**Task directions**
List every line in this data where the string "automatic" occurs.

**Records from a dataset**

<file path="config.mk">
export PLATFORM = sky130hd
export DESIGN_NAME = serialCtrlSlave
export DESIGN_NICKNAME = d
export VERILOG_FILES = /design/src/rtl/serctl_pkg.sv /design/src/rtl/serctlControl.sv /design/src/rtl/serctlDatapath.sv /design/src/rtl/serialCtrlSlave.sv
export SDC_FILE = /design/constraint.sdc
export NUM_CORES = 1
export LEC_CHECK = 0
export BUFFER_PORTS_ARGS = -buffer_cell sky130_fd_sc_hd__buf_2
export CAP_MARGIN = 20
export CORE_MARGIN = 2
export CORE_UTILIZATION = 60
export CTS_BUF_LIST = sky130_fd_sc_hd__clkbuf_4 sky130_fd_sc_hd__clkbuf_8
export DETAILED_ROUTE_END_ITERATION = 10
export GPL_TIMING_DRIVEN = 0
export PLACE_DENSITY = 0.9
export SYNTH_ARGS = -nofsm -noshare
export SYNTH_HDL_FRONTEND = slang
export SYNTH_SLANG_ARGS = --single-unit
</file>
<file path="constraint.sdc">
create_clock -name clk -period 2.3 [get_ports clk]
set_input_delay 0.46 -clock clk [delete_from_list [all_inputs] [get_ports clk]]
set_output_delay 0.46 -clock clk [all_outputs]
set_load 0.02 [all_outputs]
</file>
**config.mk**
```make
export PLATFORM = sky130hd
export DESIGN_NAME = dbl_latch_ctrl
export DESIGN_NICKNAME = d
export VERILOG_FILES = /design/src/rtl/dbl_latch_pkg.sv /design/src/rtl/dbl_latch_stage_in.sv /design/src/rtl/dbl_latch_stage_out.sv /design/src/rtl/dbl_latch_ctrl.sv
export SDC_FILE = /design/constraint.sdc
export NUM_CORES = 1
export LEC_CHECK = 0
export BUFFER_PORTS_ARGS = -buffer_cell sky130_fd_sc_hd__buf_2
export CAP_MARGIN = 30
export CELL_PAD_IN_SITES_DETAIL_PLACEMENT = 0
export CELL_PAD_IN_SITES_GLOBAL_PLACEMENT = 1
export CORE_UTILIZATION = 33
export CTS_CLUSTER_SIZE = 30
export DETAILED_ROUTE_END_ITERATION = 12
export PLACE_DENSITY_LB_ADDON = 0.1
export SLEW_MARGIN = 10
export SYNTH_ARGS = -nofsm -noshare
export SYNTH_HDL_FRONTEND = slang
export SYNTH_SLANG_ARGS = --single-unit
```
**constraint.sdc**
```tcl
create_clock -name clk -period 1.2 [get_ports clk]
set_input_delay 0.24 -clock clk [delete_from_list [all_inputs] [get_ports clk]]
set_output_delay 0.24 -clock clk [all_outputs]
set_load 0.1 [all_outputs]
```
--- src/rtl/svpwm_pkg.sv ---
// Shared types and vector helpers for the space vector sequencer.
package svpwm_pkg;

    typedef logic [2:0] vec_idx_t;   // vector number 0..7
    typedef logic [2:0] phase_t;     // {A,B,C}, 1 = upper switch on
    typedef logic [2:0] seg_t;       // segment number 0..7 within a period

    // Phase bits of each switching vector.
    function automatic phase_t vec_phase(input vec_idx_t v);
        phase_t p;
        case (v)
            3'd1:    p = 3'b100;
            3'd2:    p = 3'b110;
            3'd3:    p = 3'b010;
            3'd4:    p = 3'b011;
            3'd5:    p = 3'b001;
            3'd6:    p = 3'b101;
            3'd7:    p = 3'b111;
            default: p = 3'b000;
        endcase
        return p;
    endfunction

    // Next non-zero vector around the hexagon (V6 wraps to V1).
    function automatic vec_idx_t vec_next(input vec_idx_t v);
        return (v == 3'd6) ? 3'd1 : vec_idx_t'(v + 3'd1);
    endfunction

endpackage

**Exercise result**
    function automatic phase_t vec_phase(input vec_idx_t v);
    function automatic vec_idx_t vec_next(input vec_idx_t v);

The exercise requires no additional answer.